Record set =>
[config.mk]
export PLATFORM = sky130hd
export DESIGN_NAME = delta_list_timer_queue
export DESIGN_NICKNAME = d
export VERILOG_FILES = /design/src/rtl/dltq_pkg.sv /design/src/rtl/dltq_alu.sv /design/src/rtl/dltq_store.sv /design/src/rtl/dltq_seq.sv /design/src/rtl/delta_list_timer_queue.sv
export SDC_FILE = /design/constraint.sdc
export NUM_CORES = 1
export LEC_CHECK = 0
export ABC_AREA = 1
export BUFFER_PORTS_ARGS = -buffer_cell sky130_fd_sc_hd__buf_4
export CAP_MARGIN = 20
export CORE_AREA = 2 2 252 254
export CTS_CLUSTER_DIAMETER = 80
export DETAILED_ROUTE_END_ITERATION = 10
export DIE_AREA = 0 0 254 256
export PLACE_DENSITY_LB_ADDON = 0.1
export RECOVER_POWER = 50
export REMOVE_ABC_BUFFERS = 1
export SKIP_LAST_GASP = 1
export SLEW_MARGIN = 15
export SYNTH_ARGS = -nofsm -noshare
export SYNTH_HDL_FRONTEND = slang
export SYNTH_HIERARCHICAL = 1
export SYNTH_SLANG_ARGS = --single-unit
[constraint.sdc]
create_clock -name clk -period 7.4 [get_ports clk]
set_input_delay 0 -clock clk [delete_from_list [all_inputs] [get_ports clk]]
set_output_delay 0 -clock clk [all_outputs]
set_load 0.02 [all_outputs]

Task to complete =>
The response must repeat exactly the lines from the top of the material through the line containing "export RECOVER_POWER = 50", both included, with no other output.

Result =>
[config.mk]
export PLATFORM = sky130hd
export DESIGN_NAME = delta_list_timer_queue
export DESIGN_NICKNAME = d
export VERILOG_FILES = /design/src/rtl/dltq_pkg.sv /design/src/rtl/dltq_alu.sv /design/src/rtl/dltq_store.sv /design/src/rtl/dltq_seq.sv /design/src/rtl/delta_list_timer_queue.sv
export SDC_FILE = /design/constraint.sdc
export NUM_CORES = 1
export LEC_CHECK = 0
export ABC_AREA = 1
export BUFFER_PORTS_ARGS = -buffer_cell sky130_fd_sc_hd__buf_4
export CAP_MARGIN = 20
export CORE_AREA = 2 2 252 254
export CTS_CLUSTER_DIAMETER = 80
export DETAILED_ROUTE_END_ITERATION = 10
export DIE_AREA = 0 0 254 256
export PLACE_DENSITY_LB_ADDON = 0.1
export RECOVER_POWER = 50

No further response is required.